Петухов наконец переменил положение: выпрямился, расцепил руки, поправил галстук.
– Как секретарь комсомольской организации Столетов пользовался авторитетом, –
ответил Петухов. – Он умел зажигать аудиторию.
Прохоров был уверен, что технорук почувствовал связь между вопросом о дне свадьбы и
выступлением Столетова на комсомольском собрании, тоже протянул ниточку между
Людмилой, собой, Петром Петровичем Гасиловым и Евгением Столетовым.
– Тогда мне остается задать только последний, самый простой вопрос… – капитан
уголовного розыска сделал несколько привычно-заученных движений: повернул голову к
яркому окну, на лицо нагнал скромное выражение, одно плечо опустил, второе приподнял,
спину заузил и ссутулил, правую руку по-наполеоновски сунул за борт пиджака.
– Что произошло на лесосеке двадцать второго мая? – спросил он. – О ссоре Заварзина и
Столетова я знаю, о схватке Столетова и Гасилова мне тоже известно, что еще произошло или
происходило?
Прохоров улыбнулся реке за окошком, когда подумал о том, что технорук Петухов из
десяти пришедших на ум слов пользуется только одним – вот какой железной выдержкой
обладал парнишка из брянской деревни! Однако из девяти непроизнесенных слов пять читалось
на его якобы непроницаемом лице, о двух можно было судить по смутной ассоциативной
цепочке, одно слово уходило в трудную биографию технорука, а ложь ярко посверкивала в
мнимой значительности пауз.
– Так что произошло на лесосеке, Юрий Сергеевич?
– Кроме перечисленного, ничего.
Надо было кончать разговор. Мысль Прохорова уже ходила по замкнутому кругу, а
технорук Петухов произносил только одно слово из десяти, не унижаясь прямой ложью, врал
тем, что скрывал главное – какие-то очень важные события в лесосеке.
– Спасибо, Юрий Сергеевич, – благодарно сказал Прохоров. – Я отнял у вас много
времени…
Когда Петухов ушел, Прохоров задумчиво побродил по кабинету, приблизившись к окну,
выглянул наружу, чтобы посмотреть, как удаляется полузагадочный технический руководитель
Сосновского лесопункта.
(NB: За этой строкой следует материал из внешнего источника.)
red:
## median
module median
#(
    parameter MEM_DATA_WIDTH = 32,
    parameter LUT_ADDR_WIDTH = 10,  
    parameter MEM_ADDR_WIDTH = 10,  
    parameter PIXEL_DATA_WIDTH = 8,
    parameter IMG_WIDTH  = 320,
    parameter IMG_HEIGHT = 320
)(
    input clk,  
    input rst_n,  
    input [31:0] word0,
    input [31:0] word1,
    input [31:0] word2,
    output [PIXEL_DATA_WIDTH-1:0] pixel1,
    output [PIXEL_DATA_WIDTH-1:0] pixel2,
    output [PIXEL_DATA_WIDTH-1:0] pixel3,
    output [PIXEL_DATA_WIDTH-1:0] pixel4,
    output [LUT_ADDR_WIDTH-1:0] raddr_a,
    output [LUT_ADDR_WIDTH-1:0] raddr_b,
    output [LUT_ADDR_WIDTH-1:0] raddr_c,
    output [MEM_ADDR_WIDTH-1:0] waddr
);
    wire [PIXEL_DATA_WIDTH-1:0] x2_y1;
    wire [PIXEL_DATA_WIDTH-1:0] x2_y0;
    wire [PIXEL_DATA_WIDTH-1:0] x2_ym1;
    wire [PIXEL_DATA_WIDTH-1:0] x1_y1;
    wire [PIXEL_DATA_WIDTH-1:0] x1_y0;
    wire [PIXEL_DATA_WIDTH-1:0] x1_ym1;
    wire [PIXEL_DATA_WIDTH-1:0] x0_y1;
    wire [PIXEL_DATA_WIDTH-1:0] x0_y0;
    wire [PIXEL_DATA_WIDTH-1:0] x0_ym1;
    wire [PIXEL_DATA_WIDTH-1:0] xm1_y1;
    wire [PIXEL_DATA_WIDTH-1:0] xm1_y0;
    wire [PIXEL_DATA_WIDTH-1:0] xm1_ym1;
    assign x2_y1   = word0[PIXEL_DATA_WIDTH-1:0];
    assign x2_y0   = word1[PIXEL_DATA_WIDTH-1:0];
    assign x2_ym1  = word2[PIXEL_DATA_WIDTH-1:0];
    assign x1_y1   = word0[(PIXEL_DATA_WIDTH*2)-1:PIXEL_DATA_WIDTH];
    assign x1_y0   = word1[(PIXEL_DATA_WIDTH*2)-1:PIXEL_DATA_WIDTH];
    assign x1_ym1  = word2[(PIXEL_DATA_WIDTH*2)-1:PIXEL_DATA_WIDTH];
    assign x0_y1   = word0[(PIXEL_DATA_WIDTH*3)-1:(PIXEL_DATA_WIDTH*2)];
    assign x0_y0   = word1[(PIXEL_DATA_WIDTH*3)-1:(PIXEL_DATA_WIDTH*2)];
    assign x0_ym1  = word2[(PIXEL_DATA_WIDTH*3)-1:(PIXEL_DATA_WIDTH*2)];
    assign xm1_y1  = word0[(PIXEL_DATA_WIDTH*4)-1:(PIXEL_DATA_WIDTH*3)];
    assign xm1_y0  = word1[(PIXEL_DATA_WIDTH*4)-1:(PIXEL_DATA_WIDTH*3)];
    assign xm1_ym1 = word2[(PIXEL_DATA_WIDTH*4)-1:(PIXEL_DATA_WIDTH*3)];
  ...
==> flow/config.mk <==
export PLATFORM = sky130hd
export DESIGN_NAME = median
export DESIGN_NICKNAME = median
export VERILOG_FILES = /design/flow/design.v
export SDC_FILE = /design/flow/constraint.sdc
export NUM_CORES = 4
export LEC_CHECK = 0
export CAP_MARGIN = 5
export CORE_MARGIN = 2
export CORE_UTILIZATION = 70
export CTS_CLUSTER_DIAMETER = 48
export CTS_CLUSTER_SIZE = 40
export PLACE_DENSITY = 0.64
export SETUP_SLACK_MARGIN = -0.42
export SLEW_MARGIN = 20
==> flow/constraint.sdc <==
create_clock -name core_clock -period 17.4 [get_ports {clk}]
set_input_delay 3.4800 -clock core_clock [delete_from_list [all_inputs] [get_ports {clk}]]
set_output_delay 3.4800 -clock core_clock [all_outputs]
set_load 0.01 [all_outputs]
run.sh (not shown) runs the stock make flow with config.mk's settings and CLKGATE_MAP_FILE=.
red never completed; the flow aborted with a tool error in 4_1_cts.
Changes in blue relative to red:
- CTS_CLUSTER_DIAMETER removed (was 48)
- SETUP_SLACK_MARGIN removed (was -0.42)
- CAP_MARGIN changed from 5 to 20
- CORE_UTILIZATION changed from 70 to 41
- CTS_CLUSTER_SIZE removed (was 40)
- PLACE_DENSITY removed (was 0.64)
- the clock period (ns, I/O delays scaled along) changed from 17.4 to 29.3
Findings:
red → blue: number of instances in the placed design went down, AND-OR/OR-AND share of the synthesized area closely matched the old numbers.
Summary of red and blue: one run falls short of a clean finish, namely red.
red never completed, since it errored out during 4_1_cts.
Relative to red, width of the die has gone up in blue.
Taking red as the reference, in blue die size increased 0.024 sq mm, post-synthesis async set-or-reset flop share saw little to no change, die outline height picked up an extra 30%, effective utilization at floorplan saw a decrease.

* * *

Setup of run 1:
median again, from the RTL that the note above started with.
Settings: LEC_CHECK=0, CAP_MARGIN=20, CORE_MARGIN=2, CORE_UTILIZATION=72, CTS_CLUSTER_DIAMETER=95, CTS_CLUSTER_SIZE=14, PLACE_DENSITY=0.66, SETUP_SLACK_MARGIN=-0.33, SLEW_MARGIN=20; clock period 23.7 ns.
What ended run 1 was a tool error in 5_1_grt; the run never finished.
The inputs of run 2 differ from those of run 1 as listed below.
- ABC_AREA now 1, previously not set
- CTS_CLUSTER_SIZE now 10, was 14
- CTS_CLUSTER_DIAMETER now 66, was 95
- PLACE_DENSITY no longer set, was 0.66
- SETUP_SLACK_MARGIN no longer set, was -0.33
- the clock period (ns, I/O delays scaled along) now 12.4, was 23.7
- As for a clean layout from run 1 and run 2, there is none.
- Run 2 did not finish: a tool error stopped it during 3_5_place_dp.
- Run 1: aborted in 5_1_grt (tool error)
- Post-synthesis cell type count (run 2 vs. run 1) decreases by more than a quarter
- Total core area went down by a few percent going from run 1 to run 2.
- Sort run 1 and run 2 by fraction of the core area occupied by cells at floorplan, descending, and run 1 comes first.
- Final weighted congestion of routability-driven global placement: run 2 vs run 1 down about 2.6%
- The die of run 2 is smaller than the one used in run 1.
- Lower x dimension of the die goes to run 2 over run 1.
- In the tables for run 1 and run 2, synthesized cell count reads lower with run 1.
- The run showing the smaller multiplexer share of the synthesized area is run 2.
- On number of rows in the core area: between run 1 and run 2, it ends up lower for run 2.
- Relative to run 1, the synthesized area per cell measured on run 2 has decreased by more than 10%.
- Run 2 vs. run 1: chip area in the Yosys report went down by 4.5%.
Here is what was changed in the inputs of run 3 compared with run 2.
- changing CORE_UTILIZATION from 72 to 40
- removing ABC_AREA (formerly 1)
- removing CTS_CLUSTER_DIAMETER (formerly 66)
- removing CTS_CLUSTER_SIZE (formerly 10)
- changing the clock period (ns, I/O delays scaled along) from 12.4 to 29.3
==> comparison <==
- [run 3] number of distinct library cells after synthesis rose 68% relative to run 2
- Across run 2 and run 3, a clean result was obtained everywhere but in run 2.
- Run 2 never completed; the flow aborted with a tool error in 3_5_place_dp.
- Per the comparison of run 3 with run 2, adder and majority gate portion of the synthesized area moved down; number of instances in the synthesized netlist moved down; chip area from the yosys synthesis statistics moved up; post-synth design cell area moved up.
- Against run 2, run 3 reports a and-or/or-and share of the synthesized area that is higher.
Modified inputs, run 4 compared to run 3
- PLACE_DENSITY now 0.66, previously not set
- SETUP_SLACK_MARGIN now -1.43, previously not set
- CORE_UTILIZATION now 72, was 40
- the clock period (ns, I/O delays scaled along) now 23.7, was 29.3
Notes after the runs:
The flow completed for run 4, but it is not clean: the layout still shows capacitance limit, slew limit, setup timing. Relative to run 3, via count increased by about 18% in run 4. For largest incremental delay on the critical path, run 4 and run 3 come out practically identical. Changes observed in run 4 relative to run 3: post-route worst hold slack grew by 0.015 ns. Total stage count of the critical path for run 4: about 4% up relative to run 3. Compared with run 3, run 4 shows a utilization that is 42 points higher. Run 4 against run 3; count of standard-cell rows is down by more than a quarter. Going from run 3 to run 4, the first-pass detailed-route iteration total was found to have gone up by 9.

* * *

Starting RTL as in the previous note.
==> flow/config.mk <==
export PLATFORM = sky130hd
export DESIGN_NAME = median
export DESIGN_NICKNAME = median
export VERILOG_FILES = /design/flow/design.v
export SDC_FILE = /design/flow/constraint.sdc
export NUM_CORES = 4
export LEC_CHECK = 0
export ABC_AREA = 1
export CAP_MARGIN = 20
export CORE_MARGIN = 2
export CORE_UTILIZATION = 70
export CTS_CLUSTER_DIAMETER = 229
export CTS_CLUSTER_SIZE = 37
export HOLD_SLACK_MARGIN = 0.29
export SETUP_SLACK_MARGIN = -1.09
export SLEW_MARGIN = 20
==> flow/constraint.sdc <==
create_clock -name core_clock -period 19.2 [get_ports {clk}]
set_input_delay 3.8400 -clock core_clock [delete_from_list [all_inputs] [get_ports {clk}]]
set_output_delay 3.8400 -clock core_clock [all_outputs]
set_load 0.01 [all_outputs]
The starting point ran to the end with violations: setup timing.
Change:
ABC_AREA = default   (was 1)
CTS_CLUSTER_DIAMETER = 209   (was 229)
CTS_CLUSTER_SIZE = 36   (was 37)
HOLD_SLACK_MARGIN = default   (was 0.29)
SETUP_SLACK_MARGIN = default   (was -1.09)
clock period = 28.1 ns   (was 19.2 ns; I/O delays follow)
The new run produced a layout that fails on setup timing.
Die area is higher by a few percent.
Sequential share of layout area is lower by 0.17 points.
Non-clock buffer count is lower by 113.
Final area is higher slightly.
Worst hold slack barely changes.
Cell count is lower by roughly a tenth.
Routed wire length is higher by roughly a tenth.
First-iteration DRC count is higher by about a fifth.
Synthesized area is higher by a few percent.
Change:
ABC_AREA = 1   (was default)
HOLD_SLACK_MARGIN = 0.28   (was default)
SETUP_SLACK_MARGIN = -0.89   (was default)
clock period = 19.3 ns   (was 28.1 ns; I/O delays follow)
The new run completed and failed the layout checks on setup timing.
Die area came out lower by a few percent.
Count of clock-buffer cells in the layout grows by 1.
First-iteration DRC count shrinks by about a fifth.
Core utilization went up by 1.7 points.
Design area fell slightly.
Setup slack is worse by 950 ps.
Via count goes up slightly.
Change:
CORE_UTILIZATION = 72   (was 70)
CTS_CLUSTER_DIAMETER = 400   (was 209)
CTS_CLUSTER_SIZE = 93   (was 36)
HOLD_SLACK_MARGIN = default   (was 0.28)
SETUP_SLACK_MARGIN = default   (was -0.89)
clock period = 12.4 ns   (was 19.3 ns; I/O delays follow)
The new run ended with an error in 3_5_place_dp, error DPL-0038.
Die size goes down by 2.7%.
Synthesized cell count is unchanged.
Synthesized area stays the same.
Change:
ABC_AREA = default   (was 1)
CORE_UTILIZATION = 58   (was 72)
CTS_CLUSTER_DIAMETER = default   (was 400)
CTS_CLUSTER_SIZE = default   (was 93)
clock period = 16.2 ns   (was 12.4 ns; I/O delays follow)
What happened: Now the flow died in 5_1_grt; area after synthesis climbs by a few percent; die area rises by a quarter to a third; synthesized cell count decreases by roughly a tenth.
Нового он ничего не увидел и не понял. Слегка откинув назад голову,
экономно размахивая руками, Петухов споро продвигался вперед по самым ровным и самым
гладким доскам деревянного тротуара.
Блестел изысканно иностранный костюм, солнце множилось в лакированных туфлях,
подчеркнутая начальственностью спина двигалась в прекрасное Сегодня, в уверенное Завтра:
школа, вуз, таежный лесопункт, леспромхоз в райцентре, гулкий коридор лесосплавного
комбината; для начала тонкая деревянная дверь, покрытая скучной желтой краской, потом
черный дерматин, стеклянная табличка с мелко написанной фамилией, а уж затем – двойные
двери тамбура, четыре телефона, кнопка звонка, кресло. Брянская область!… Брянская
область!… На фоне колодца-журавля женские фигуры, усталый стук солдатских сапог,
пожарища, трупы, голодные глаза… Многострадальная, милая ты моя Брянская область! С
какой будничной жестокостью прошелся по тебе гусеничный ход мировой военной истории!